SimulationResult

class py_wake.wind_farm_models.wind_farm_model.SimulationResult(windFarmModel, localWind, type_i, WS_eff_ilk, TI_eff_ilk, power_ilk, ct_ilk, **kwargs)[source]

Simulation result returned when calling a WindFarmModel object

aep_ilk([normalize_probabilities, ...])

Anual Energy Production of all turbines (i), wind directions (l) and wind speeds (k) in in GWh

aep([normalize_probabilities, ...])

Anual Energy Production (sum of all wind turbines, directions and speeds) in GWh.

flow_map([grid, wd, ws, time, D_dst])

Return a FlowMap object with WS_eff and TI_eff of all grid points

aep(normalize_probabilities=False, with_wake_loss=True, hours_pr_year=8760, linear_power_segments=False)[source]

Anual Energy Production (sum of all wind turbines, directions and speeds) in GWh.

See aep_ilk

aep_ilk(normalize_probabilities=False, with_wake_loss=True)[source]

Anual Energy Production of all turbines (i), wind directions (l) and wind speeds (k) in in GWh

Parameters:
  • normalize_propabilities (Optional bool, defaults to False) –

    In case only a subset of all wind speeds and/or wind directions is simulated, this parameter determines whether the returned AEP represents the energy produced in the fraction of a year where these flow cases occur or a whole year of only these cases. If for example, wd=[0], then - False means that the AEP only includes energy from the faction of year

    with northern wind (359.5-0.5deg), i.e. no power is produced the rest of the year. - True means that the AEP represents a whole year of northen wind.

  • with_wake_loss (Optional bool, defaults to True) –

    If True, wake loss is included, i.e. power is calculated using local effective wind speed

    If False, wake loss is neglected, i.e. power is calculated using local free flow wind speed

flow_map(grid=None, wd=None, ws=None, time=None, D_dst=0)[source]
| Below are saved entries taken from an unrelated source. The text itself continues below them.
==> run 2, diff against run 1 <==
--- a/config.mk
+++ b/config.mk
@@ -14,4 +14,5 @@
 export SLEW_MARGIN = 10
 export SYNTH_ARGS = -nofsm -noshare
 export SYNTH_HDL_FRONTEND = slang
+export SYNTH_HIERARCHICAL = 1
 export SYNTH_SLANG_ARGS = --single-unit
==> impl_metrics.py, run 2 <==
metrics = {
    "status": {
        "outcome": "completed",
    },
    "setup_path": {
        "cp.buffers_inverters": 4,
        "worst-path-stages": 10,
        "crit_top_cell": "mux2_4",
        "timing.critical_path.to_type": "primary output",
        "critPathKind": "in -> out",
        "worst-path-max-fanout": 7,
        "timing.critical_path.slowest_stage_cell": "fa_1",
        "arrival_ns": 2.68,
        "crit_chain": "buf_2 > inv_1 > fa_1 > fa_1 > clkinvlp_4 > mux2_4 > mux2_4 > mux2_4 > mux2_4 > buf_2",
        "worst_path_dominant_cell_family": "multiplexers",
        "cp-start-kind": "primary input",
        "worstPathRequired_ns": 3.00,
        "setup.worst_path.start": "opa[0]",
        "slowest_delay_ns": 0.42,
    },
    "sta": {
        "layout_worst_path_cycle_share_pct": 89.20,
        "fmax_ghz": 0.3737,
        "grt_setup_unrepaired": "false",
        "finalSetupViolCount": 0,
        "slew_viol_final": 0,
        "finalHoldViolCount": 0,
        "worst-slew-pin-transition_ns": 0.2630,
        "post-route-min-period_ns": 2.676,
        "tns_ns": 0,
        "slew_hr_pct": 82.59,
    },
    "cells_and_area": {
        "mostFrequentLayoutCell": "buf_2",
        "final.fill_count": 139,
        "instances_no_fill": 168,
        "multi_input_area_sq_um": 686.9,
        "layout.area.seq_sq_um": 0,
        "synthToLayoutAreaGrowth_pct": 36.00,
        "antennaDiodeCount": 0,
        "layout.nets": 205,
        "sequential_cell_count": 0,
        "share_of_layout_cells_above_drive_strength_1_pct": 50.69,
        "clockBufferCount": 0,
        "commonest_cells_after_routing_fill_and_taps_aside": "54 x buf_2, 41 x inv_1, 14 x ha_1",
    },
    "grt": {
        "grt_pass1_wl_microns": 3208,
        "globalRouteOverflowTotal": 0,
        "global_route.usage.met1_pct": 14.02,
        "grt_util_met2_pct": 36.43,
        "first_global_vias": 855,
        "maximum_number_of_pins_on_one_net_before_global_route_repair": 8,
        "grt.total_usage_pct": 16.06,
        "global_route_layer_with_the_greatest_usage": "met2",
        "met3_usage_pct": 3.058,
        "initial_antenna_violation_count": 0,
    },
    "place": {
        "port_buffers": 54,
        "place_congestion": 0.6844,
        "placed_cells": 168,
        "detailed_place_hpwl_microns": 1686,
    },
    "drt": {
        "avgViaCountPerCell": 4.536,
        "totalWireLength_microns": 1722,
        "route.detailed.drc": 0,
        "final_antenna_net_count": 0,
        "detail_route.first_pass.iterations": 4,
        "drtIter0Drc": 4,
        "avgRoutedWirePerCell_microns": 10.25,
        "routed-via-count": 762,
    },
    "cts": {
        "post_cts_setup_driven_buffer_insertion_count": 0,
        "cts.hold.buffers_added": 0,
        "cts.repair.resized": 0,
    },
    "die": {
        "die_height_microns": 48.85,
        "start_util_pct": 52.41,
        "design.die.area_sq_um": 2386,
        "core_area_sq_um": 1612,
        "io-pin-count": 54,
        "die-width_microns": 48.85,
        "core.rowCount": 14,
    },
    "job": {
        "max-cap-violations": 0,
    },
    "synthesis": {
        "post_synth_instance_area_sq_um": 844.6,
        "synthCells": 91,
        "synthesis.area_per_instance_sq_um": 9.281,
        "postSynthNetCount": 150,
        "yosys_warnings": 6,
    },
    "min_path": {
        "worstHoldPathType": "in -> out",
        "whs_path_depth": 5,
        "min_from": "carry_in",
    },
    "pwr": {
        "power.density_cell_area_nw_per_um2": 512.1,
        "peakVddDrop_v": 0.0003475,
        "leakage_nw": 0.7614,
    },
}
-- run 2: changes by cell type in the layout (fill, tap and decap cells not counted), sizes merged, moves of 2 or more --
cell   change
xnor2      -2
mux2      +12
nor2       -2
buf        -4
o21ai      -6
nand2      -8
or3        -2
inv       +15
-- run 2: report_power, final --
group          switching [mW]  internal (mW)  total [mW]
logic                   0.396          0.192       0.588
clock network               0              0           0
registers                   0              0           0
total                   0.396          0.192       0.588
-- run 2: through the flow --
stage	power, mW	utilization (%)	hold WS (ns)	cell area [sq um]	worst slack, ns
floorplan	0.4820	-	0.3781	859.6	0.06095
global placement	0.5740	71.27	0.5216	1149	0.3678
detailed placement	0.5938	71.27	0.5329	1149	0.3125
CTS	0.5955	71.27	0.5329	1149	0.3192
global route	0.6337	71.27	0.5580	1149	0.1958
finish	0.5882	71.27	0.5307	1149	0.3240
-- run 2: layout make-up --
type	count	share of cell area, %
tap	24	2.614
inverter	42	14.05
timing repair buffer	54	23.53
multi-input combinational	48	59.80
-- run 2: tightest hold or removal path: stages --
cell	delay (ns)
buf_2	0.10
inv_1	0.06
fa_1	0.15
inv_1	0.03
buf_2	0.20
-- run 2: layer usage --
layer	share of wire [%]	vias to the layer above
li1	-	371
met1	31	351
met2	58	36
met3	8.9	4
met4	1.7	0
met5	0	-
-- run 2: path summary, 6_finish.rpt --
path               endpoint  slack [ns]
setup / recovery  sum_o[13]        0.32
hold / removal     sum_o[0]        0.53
File: src/rtl/renameMapUnit.sv
module renameMapUnit
  import renamePkg::*;
#(
  parameter int ARCH_REGS  = 8,
  parameter int PHYS_REGS  = 16,
  parameter int HIST_DEPTH = 16,
  parameter int SEQ_W      = 8,
  localparam int AW  = $clog2(ARCH_REGS),
  localparam int PW  = $clog2(PHYS_REGS),
  localparam int FCW = $clog2(PHYS_REGS + 1)
) (
  input  logic             clk,
  input  logic             rst_n,
  input  logic             renameValid,
  input  logic             renameReuse,
  input  logic [AW-1:0]    renameArch,
  input  logic [SEQ_W-1:0] renameSeq,
  output logic             renameGrant,
  output logic [PW-1:0]    renameNewPhys,
  output logic [PW-1:0]    renamePrevPhys,
  input  logic [AW-1:0]    srcArch,
  output logic [PW-1:0]    srcPhys,
  input  logic             squashValid,
  input  logic [SEQ_W-1:0] squashSeq,
  input  logic             commitValid,
  input  logic [SEQ_W-1:0] commitSeq,
  output logic             busy,
  output logic [FCW-1:0]   freeCount
);
  ctrlStrobes_t     strobes;
  logic             histEmpty, histFull, freeEmpty;
  logic [SEQ_W-1:0] newestSeq, oldestSeq;

  renameCtrl #(.SEQ_W(SEQ_W)) u_ctrl (
    .clk(clk), .rst_n(rst_n),
    .renameValid(renameValid), .renameReuse(renameReuse),
    .squashValid(squashValid), .squashSeq(squashSeq),
    .commitValid(commitValid), .commitSeq(commitSeq),
    .histEmpty(histEmpty), .histFull(histFull), .freeEmpty(freeEmpty),
    .newestSeq(newestSeq), .oldestSeq(oldestSeq),
    .strobes(strobes), .renameGrant(renameGrant), .busy(busy)
  );

  renameData #(
    .ARCH_REGS(ARCH_REGS), .PHYS_REGS(PHYS_REGS),
    .HIST_DEPTH(HIST_DEPTH), .SEQ_W(SEQ_W)
  ) u_data (
    .clk(clk), .rst_n(rst_n), .strobes(strobes),
    .renameArch(renameArch), .renameSeq(renameSeq), .renameReuse(renameReuse),
    .srcArch(srcArch), .srcPhys(srcPhys),
    .renameNewPhys(renameNewPhys), .renamePrevPhys(renamePrevPhys),
    .freeCount(freeCount), .histEmpty(histEmpty), .histFull(histFull),
    .freeEmpty(freeEmpty), .newestSeq(newestSeq), .oldestSeq(oldestSeq)
  );
endmodule

File: config.mk
export PLATFORM = sky130hd
export DESIGN_NAME = renameMapUnit
export DESIGN_NICKNAME = d
export VERILOG_FILES = /design/src/rtl/renamePkg.sv /design/src/rtl/renameCtrl.sv /design/src/rtl/renameData.sv /design/src/rtl/renameMapUnit.sv
export SDC_FILE = /design/constraint.sdc
export NUM_CORES = 1
export LEC_CHECK = 0
export BUFFER_PORTS_ARGS = -buffer_cell sky130_fd_sc_hd__buf_2
export CAP_MARGIN = 40
export CORE_MARGIN = 5
export CORE_UTILIZATION = 60
export CTS_CLUSTER_DIAMETER = 100
export DETAILED_ROUTE_END_ITERATION = 10
export HOLD_SLACK_MARGIN = 0.05
export PLACE_DENSITY = 0.74
export SLEW_MARGIN = 20
export SYNTH_ARGS = -nofsm -noshare
export SYNTH_HDL_FRONTEND = slang
export SYNTH_SLANG_ARGS = --single-unit
export TNS_END_PERCENT = 10
File: constraint.sdc
create_clock -name clk -period 12.85 [get_ports clk]
set_clock_uncertainty 0.1 [all_clocks]
set_input_delay 0.6425 -clock clk [delete_from_list [all_inputs] [get_ports clk]]
set_output_delay 0.6425 -clock clk [all_outputs]
set_load 0.005 [all_outputs]
--- src/rtl/rate_guard_pkg.sv ---
package rate_guard_pkg;

    typedef enum logic [1:0] {
        RATE_NONE = 2'd0,
        RATE_10   = 2'd1,
        RATE_100  = 2'd2
    } rate_e;

    typedef struct packed {
        logic  vld;
        rate_e rate;
    } meas_t;

    function automatic logic in_band(input int unsigned n,
                                     input int unsigned centre,
                                     input int unsigned tol);
        return (n + tol >= centre) && (n <= centre + tol);
    endfunction

    function automatic rate_e classify_count(input int unsigned n,
                                             input int unsigned fast_n,
                                             input int unsigned slow_n,
                                             input int unsigned tol);
        if (in_band(n, fast_n, tol))
            return RATE_100;
        else if (in_band(n, slow_n, tol))
            return RATE_10;
        else
            return RATE_NONE;
    endfunction

endpackage

--- src/rtl/rg_edge_sync.sv ---
module rg_edge_sync #(
    parameter int STAGES = 2
) (
    input  logic clk,
    input  logic rst,
    input  logic async_in,
    output logic rise
);
    // STAGES synchroniser flops plus one history flop for edge detection
    logic [STAGES:0] sh;

    always_ff @(posedge clk) begin
        if (rst)
            sh <= '0;
        else
            sh <= {sh[STAGES-1:0], async_in};
    end

    assign rise = sh[STAGES-1] & ~sh[STAGES];
endmodule

--- src/rtl/rg_meter.sv ---
module rg_meter
    import rate_guard_pkg::*;
#(
    parameter int WIN_CYCLES = 250,
    parameter int FAST_CNT   = 25,
    parameter int SLOW_CNT   = 10,
    parameter int TOL        = 3
) (
    input  logic  clk,
    input  logic  rst,
    input  logic  clr,
    input  logic  edge_i,
    output meas_t meas_o
);
    localparam int WW = (WIN_CYCLES > 1) ? $clog2(WIN_CYCLES) : 1;
    localparam int CW = $clog2(WIN_CYCLES + 1);

    logic [WW-1:0] win_cnt;
    logic [CW-1:0] edge_cnt;
    logic [CW-1:0] total;
    logic          win_end;
    meas_t         meas_q;

    assign win_end = (win_cnt == WW'(WIN_CYCLES - 1));
    assign total   = edge_cnt + CW'(edge_i);

    always_ff @(posedge clk) begin
        if (rst || clr) begin
            win_cnt  <= '0;
            edge_cnt <= '0;
            meas_q   <= '{vld: 1'b0, rate: RATE_NONE};
        end else begin
            meas_q.vld <= 1'b0;
            if (win_end) begin
                win_cnt     <= '0;
                edge_cnt    <= '0;
                meas_q.vld  <= 1'b1;
                meas_q.rate <= classify_count(32'(total), FAST_CNT, SLOW_CNT, TOL);
            end else begin
                win_cnt  <= win_cnt + WW'(1);
                edge_cnt <= total;
            end
        end
    end

    assign meas_o = meas_q;
endmodule

--- src/rtl/rg_select_ctl.sv ---
module rg_select_ctl #(
    parameter int RST_CYCLES = 8
) (
    input  logic clk,
    input  logic rst,
    input  logic sel_in,
    output logic sel_q,
    output logic core_rst
);
    localparam int RCW = $clog2(RST_CYCLES + 1);

    logic [RCW-1:0] rst_cnt;

    always_ff @(posedge clk) begin
        if (rst) begin
            sel_q   <= sel_in;
            rst_cnt <= '0;
        end else if (sel_in != sel_q) begin
            sel_q   <= sel_in;
            rst_cnt <= RCW'(RST_CYCLES);
        end else if (rst_cnt != '0) begin
            rst_cnt <= rst_cnt - RCW'(1);
        end
    end

    assign core_rst = (rst_cnt != '0);
endmodule

--- src/rtl/rg_verdict.sv ---
module rg_verdict
    import rate_guard_pkg::*;
(
    input  logic  clk,
    input  logic  rst,
    input  logic  clr,
    input  meas_t meas_i,
    input  logic  sel_q,
    input  logic  iso_en,
    output logic  ds,
    output logic  mismatch,
    output logic  isolate
);
    rate_e prev_rate;
    logic  ds_q;
    logic  ds_known;
    logic  armed;

    always_ff @(posedge clk) begin
        if (rst) begin
            ds_q      <= 1'b0;
            ds_known  <= 1'b0;
            prev_rate <= RATE_NONE;
            armed     <= 1'b0;
        end else if (clr) begin
            prev_rate <= RATE_NONE;
            armed     <= 1'b0;
        end else if (meas_i.vld) begin
            armed     <= 1'b1;
            prev_rate <= meas_i.rate;
            if (meas_i.rate != RATE_NONE && meas_i.rate == prev_rate) begin
                ds_q     <= (meas_i.rate == RATE_100);
                ds_known <= 1'b1;
            end
        end
    end

    assign ds       = ds_q;
    assign mismatch = armed & ds_known & ~clr & (ds_q ^ sel_q);
    assign isolate  = mismatch & iso_en;
endmodule
--- src/rtl/twi_pkg.sv ---
package twi_pkg;
  localparam int BYTE_W   = 8;
  localparam int BITCNT_W = $clog2(BYTE_W + 1);

  typedef enum logic [2:0] {
    PH_IDLE,
    PH_DEV,
    PH_REG,
    PH_WDAT,
    PH_RDAT,
    PH_SKIP
  } phase_e;
endpackage

--- src/rtl/twi_linemon.sv ---
module twi_linemon #(
  parameter int SYNC_STAGES = 2
) (
  input  logic clk,
  input  logic rst_n,
  input  logic scl_i,
  input  logic sda_i,
  output logic scl_s,
  output logic sda_s,
  output logic scl_rise,
  output logic scl_fall,
  output logic start_det,
  output logic stop_det
);
  localparam int LAST = SYNC_STAGES - 1;

  logic [SYNC_STAGES-1:0][1:0] chain_q;
  logic                        scl_p, sda_p;

  always_ff @(posedge clk or negedge rst_n) begin
    if (!rst_n) begin
      chain_q <= '1;
      scl_p   <= 1'b1;
      sda_p   <= 1'b1;
    end else begin
      chain_q <= {chain_q[SYNC_STAGES-2:0], {scl_i, sda_i}};
      scl_p   <= chain_q[LAST][1];
      sda_p   <= chain_q[LAST][0];
    end
  end

  always_comb begin
    scl_s     = chain_q[LAST][1];
    sda_s     = chain_q[LAST][0];
    scl_rise  = scl_s & ~scl_p;
    scl_fall  = ~scl_s & scl_p;
    start_det = scl_s & scl_p & sda_p & ~sda_s;
    stop_det  = scl_s & scl_p & ~sda_p & sda_s;
  end
endmodule

--- src/rtl/twi_ctrl.sv ---
module twi_ctrl
  import twi_pkg::*;
#(
  parameter logic [6:0] DEV_ADDR  = 7'h44,
  parameter int         REG_COUNT = 12
) (
  input  logic              clk,
  input  logic              rst_n,
  input  logic              sda_s,
  input  logic              scl_rise,
  input  logic              scl_fall,
  input  logic              start_det,
  input  logic              stop_det,
  input  logic [BYTE_W-1:0] rd_data,
  output logic              sda_oe,
  output logic              wr_stb,
  output logic [BYTE_W-1:0] wr_addr,
  output logic [BYTE_W-1:0] wr_data,
  output logic              rd_req,
  output logic [BYTE_W-1:0] rd_addr
);
  localparam logic [BITCNT_W-1:0] FULL = BITCNT_W'(BYTE_W);

  phase_e              ph_q, ph_d, nxt_q, nxt_d;
  logic [BITCNT_W-1:0] bit_q, bit_d;
  logic                ack_q, ack_d;
  logic [BYTE_W-1:0]   rx_q, rx_d, tx_q, tx_d, ptr_q, ptr_d, wd_q, wd_d;
  logic                oe_q, oe_d, wstb_d, rreq_d, wstb_q, rreq_q;
  logic                bus_ev;

  assign bus_ev = start_det | stop_det | scl_rise | scl_fall;

  always_comb begin
    ph_d   = ph_q;
    nxt_d  = nxt_q;
    bit_d  = bit_q;
    ack_d  = ack_q;
    rx_d   = rx_q;
    tx_d   = tx_q;
    ptr_d  = ptr_q;
    wd_d   = wd_q;
    oe_d   = oe_q;
    wstb_d = 1'b0;
    rreq_d = 1'b0;
    if (start_det) begin
      ph_d  = PH_DEV;
      bit_d = '0;
      ack_d = 1'b0;
      oe_d  = 1'b0;
    end else if (stop_det) begin
      ph_d  = PH_IDLE;
      bit_d = '0;
      ack_d = 1'b0;
      oe_d  = 1'b0;
    end else if (ph_q != PH_IDLE) begin
      if (scl_rise && !ack_q && bit_q < FULL) begin
        rx_d  = {rx_q[BYTE_W-2:0], sda_s};
        bit_d = bit_q + 1'b1;
      end else if (scl_fall && ack_q) begin
        ack_d = 1'b0;
        bit_d = '0;
        ph_d  = nxt_q;
        oe_d  = 1'b0;
        if (nxt_q == PH_RDAT) begin
          tx_d = rd_data;
          oe_d = ~rd_data[BYTE_W-1];
        end
      end else if (scl_fall && bit_q == FULL) begin
        ack_d = 1'b1;
        nxt_d = PH_SKIP;
        oe_d  = 1'b0;
        unique case (ph_q)
          PH_DEV: if (rx_q[BYTE_W-1:1] == DEV_ADDR) begin
            oe_d = 1'b1;
            if (rx_q[0]) begin
              nxt_d  = PH_RDAT;
              rreq_d = 1'b1;
            end else begin
              nxt_d = PH_REG;
            end
          end
          PH_REG: if (int'(rx_q) < REG_COUNT) begin
            oe_d  = 1'b1;
            ptr_d = rx_q;
            nxt_d = PH_WDAT;
          end
          PH_WDAT: begin
            oe_d   = 1'b1;
            wd_d   = rx_q;
            wstb_d = 1'b1;
          end
          default: ;
        endcase
      end else if (scl_fall && ph_q == PH_RDAT && bit_q != '0) begin
        tx_d = {tx_q[BYTE_W-2:0], 1'b0};
        oe_d = ~tx_q[BYTE_W-2];
      end
    end
  end

  always_ff @(posedge clk or negedge rst_n) begin
    if (!rst_n) begin
      ph_q   <= PH_IDLE;
      nxt_q  <= PH_IDLE;
      bit_q  <= '0;
      ack_q  <= 1'b0;
      rx_q   <= '0;
      tx_q   <= '0;
      ptr_q  <= '0;
      wd_q   <= '0;
      oe_q   <= 1'b0;
      wstb_q <= 1'b0;
      rreq_q <= 1'b0;
    end else begin
      wstb_q <= wstb_d;
      rreq_q <= rreq_d;
      if (bus_ev) begin
        ph_q  <= ph_d;
        nxt_q <= nxt_d;
        bit_q <= bit_d;
        ack_q <= ack_d;
        rx_q  <= rx_d;
        tx_q  <= tx_d;
        ptr_q <= ptr_d;
        wd_q  <= wd_d;
        oe_q  <= oe_d;
      end
    end
  end

  assign sda_oe  = oe_q;
  assign wr_stb  = wstb_q;
  assign wr_addr = ptr_q;
  assign wr_data = wd_q;
  assign rd_req  = rreq_q;
  assign rd_addr = ptr_q;
endmodule

--- src/rtl/twi_reg_slave.sv ---
module twi_reg_slave #(
  parameter logic [6:0] DEV_ADDR    = 7'h44,
  parameter int         REG_COUNT   = 12,
  parameter int         SYNC_STAGES = 2
) (
  input  logic       clk,
  input  logic       rst_n,
  input  logic       scl_i,
  input  logic       sda_i,
  output logic       sda_oe,
  output logic       wr_stb,
  output logic [7:0] wr_addr,
  output logic [7:0] wr_data,
  output logic       rd_req,
  output logic [7:0] rd_addr,
  input  logic [7:0] rd_data
);
  logic [1:0] rst_pipe_q;
  logic       rst_sn;
  logic       scl_s, sda_s, scl_rise, scl_fall, start_det, stop_det;

  always_ff @(posedge clk or negedge rst_n) begin
    if (!rst_n) rst_pipe_q <= 2'b00;
    else        rst_pipe_q <= {rst_pipe_q[0], 1'b1};
  end
  assign rst_sn = rst_pipe_q[1];

  twi_linemon #(.SYNC_STAGES(SYNC_STAGES)) u_mon (
    .clk(clk), .rst_n(rst_sn), .scl_i(scl_i), .sda_i(sda_i),
    .scl_s(scl_s), .sda_s(sda_s), .scl_rise(scl_rise), .scl_fall(scl_fall),
    .start_det(start_det), .stop_det(stop_det)
  );

  twi_ctrl #(.DEV_ADDR(DEV_ADDR), .REG_COUNT(REG_COUNT)) u_ctrl (
    .clk(clk), .rst_n(rst_sn), .sda_s(sda_s), .scl_rise(scl_rise),
    .scl_fall(scl_fall), .start_det(start_det), .stop_det(stop_det),
    .rd_data(rd_data), .sda_oe(sda_oe), .wr_stb(wr_stb), .wr_addr(wr_addr),
    .wr_data(wr_data), .rd_req(rd_req), .rd_addr(rd_addr)
  );
endmodule

--- config.mk ---
export PLATFORM = sky130hd
export DESIGN_NAME = twi_reg_slave
export DESIGN_NICKNAME = d
export VERILOG_FILES = /design/src/rtl/twi_pkg.sv /design/src/rtl/twi_linemon.sv /design/src/rtl/twi_ctrl.sv /design/src/rtl/twi_reg_slave.sv
export SDC_FILE = /design/constraint.sdc
export NUM_CORES = 1
export LEC_CHECK = 0
export BUFFER_PORTS_ARGS = -buffer_cell sky130_fd_sc_hd__buf_2
export CORE_UTILIZATION = 50
export CTS_CLUSTER_DIAMETER = 120
export DETAILED_ROUTE_END_ITERATION = 6
export GPL_ROUTABILITY_DRIVEN = 0
export PLACE_DENSITY_LB_ADDON = 0.15
export SLEW_MARGIN = 20
export SYNTH_ARGS = -nofsm -noshare
export SYNTH_HDL_FRONTEND = slang
export SYNTH_SLANG_ARGS = --single-unit
--- constraint.sdc ---
create_clock -name clk -period 1.9 [get_ports clk]
set_input_delay 0.19 -clock clk [delete_from_list [all_inputs] [get_ports clk]]
set_output_delay 0.19 -clock clk [all_outputs]
set_load 0.05 [all_outputs]
==> reports/results.txt, run 1 <==
Mean post-synth cell area = 12.3 µm²
Clk_skew = 6.88 ps
Nets = 268
H-Tree Depth = 2
FF-to-FF Start = u_ctrl.bit_q[0]$_DFFE_PN0P_
Hold path start = rd_data[0]
Drt pass-1 iters = 4
1st-iter DRT viols = 92
Post-synthesis adder-cell area fraction = 1.07%
Fraction of layout cells with a size suffix above 1 = 49.0%
Unrepaired setup endpoints after global routing = true
Largest net degree at the start of global routing = 30
Fin Hold WS = 121 ps
Maximum clock frequency = 0.515 GHz
Worst R2R Setup Slack = -40 ps
CTS tree = done
Deepest clock path buffer count = 2
Final wirelength = 4810 µm
Hold Vio Cnt, Final = 0
Ys Warns = 0
Element type at the critical path start = flip-flop
DIE AREA = 4940 µm²
Pleak = 1.51 nW
Core area = 4410 µm²
DR DRC count = 0
Hold path depth = 3
Max stage delay on crit path = 510 ps
Cell breakdown of the critical path = inv_2, ha_4, and2b_1, or4_4, a211o_4, nand2_1, o21ai_1
CP startpoint = u_ctrl.bit_q[0]$_DFFE_PN0P_
Cell Area, Synth = 2330 µm²
IO Pins = 39
Total negative slack = -185 ps
Synth Area in Compound Gates = 7.94%
Port Buf Inserts = 38
Clk root buf = clkbuf_8
Mapped Cells = 190
Final Instance Area = 3000 µm²
Async set-reset flop share out of synthesis = 100%
Crit path time final = 1940 ps
Gr usage total = 20.6%
Crit path DAT = 2150 ps
Status = finished with violations
Final period util = 102%
Height of the die = 70.3 µm
Top delay family on crit path = simple AND/OR/NAND/NOR gates
Synth top area share = 50.4%
Synth Area in XOR/XNOR = 0.376%
Critical Path RT = 2100 ps
Insertion delay to the later sink of the worst-skew pair = 310 ps
WS Path Type = reg2reg
CP max-delay cell = or4_4
Maximum vdd ir drop = 465 µV
Final antenna-violating net count = 0
Worst slack at placement = -92.7 ps
Max Slew Vio Count = 0
Row count = 24
DP HPWL = 3310 µm
Hold EP = u_ctrl.tx_q[0]$_DFFE_PN0P_
Placed insts = 289
Actual slew at the worst max-slew pin = 516 ps
Area grow syn2layout = 28.7%
Vias = 1666
Largest family of logic cells by synthesized area = multiplexers
Die width = 70.3 µm
Pwr Total = 2.07 mW
Vias in the first global route = 1655
ANT cells = 0
Global route total overflow = 0
Hold crit path type = in2reg
Post-route setup slack = -42.6 ps
Clk slew on worst S/H paths = 90 ps
Rel. slew slack = 65.6%
First-pass GRT wire length = 7930 µm
Routed length per instance = 15.7 µm
Setup crit end kind = flip-flop
Synth top area cells = dfrtp_1, mux2_2, dfstp_2
Predominant post-synthesis flop cell = dfrtp_1
# setup viols final = 7
Initial antenna violation count = 0
FF-to-FF path depth = 7
Finished Layout Cells = 307
Count leader, synth = dfrtp_1
Vias/cell = 5.43
RR Endpoint = u_ctrl.tx_q[1]$_DFFE_PN0P_
Synthesized-area fraction occupied by and/or/nand/nor cells = 13.5%
TritonCTS buffer count = 5
Seq/Total Area, Yosys = 57.2%
Post-synthesis mux area share = 15.0%
Synth cell count leaders = dfrtp_1, mux2_2, nand2_1
Largest area contributor in the netlist = dfrtp_1
Initial Util = 52.8%
Clock Sink Count = 53
Worst-path fanout max = 7
Post-Syn Nets = 204
Post-layout util = 68.0%
Failing checks = negative setup slack
Count of different cell masters after synthesis = 44
Power density over the cells = 691 nW/µm²
FF+latch count, synth = 53
Placement Cell Area = 2710 µm²
Post-synth EDFFs = 0
MaxCap Viol Count = 0
CP bufs+invs = 1
==> worst reg2reg max path, cell delays in order (launching register included) <==
cell     delay [ps]
dfrtp_1         380
inv_2            60
ha_4            150
and2b_1         180
or4_4           510
a211o_4         400
nand2_1          90
o21ai_1          70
Return a FlowMap object with WS_eff and TI_eff of all grid points

Parameters:
  • grid (Grid or tuple(X, Y, x, y, h)) –

    Grid, e.g. HorizontalGrid or

    tuple(X, Y, x, y, h) where X, Y is the meshgrid for visualizing data

    and x, y, h are the flattened grid points

  • wd (int, float, array_like or None) – Wind directions to include in the flow map (if more than one, an weighted average will be computed) The simulation result must include the requested wind directions. If None, an weighted average of all wind directions from the simulation results will be computed. Note, computing a flow map with multiple wind directions may be slow

  • ws (int, array_like or None) – Same as “wd”, but for wind speed

  • ws – Same as “wd”, but for time

  • D_dst (int, float or None) – In combination with a rotor average model, D_dst defines the downstream rotor diameter at which the deficits will be averaged

See also

pywake.wind_farm_models.flow_map.FlowMap

static load(filename, wfm)[source]

Manually trigger loading and/or computation of this dataset’s data from disk or a remote source into memory and return this dataset. Unlike compute, the original dataset is modified and returned.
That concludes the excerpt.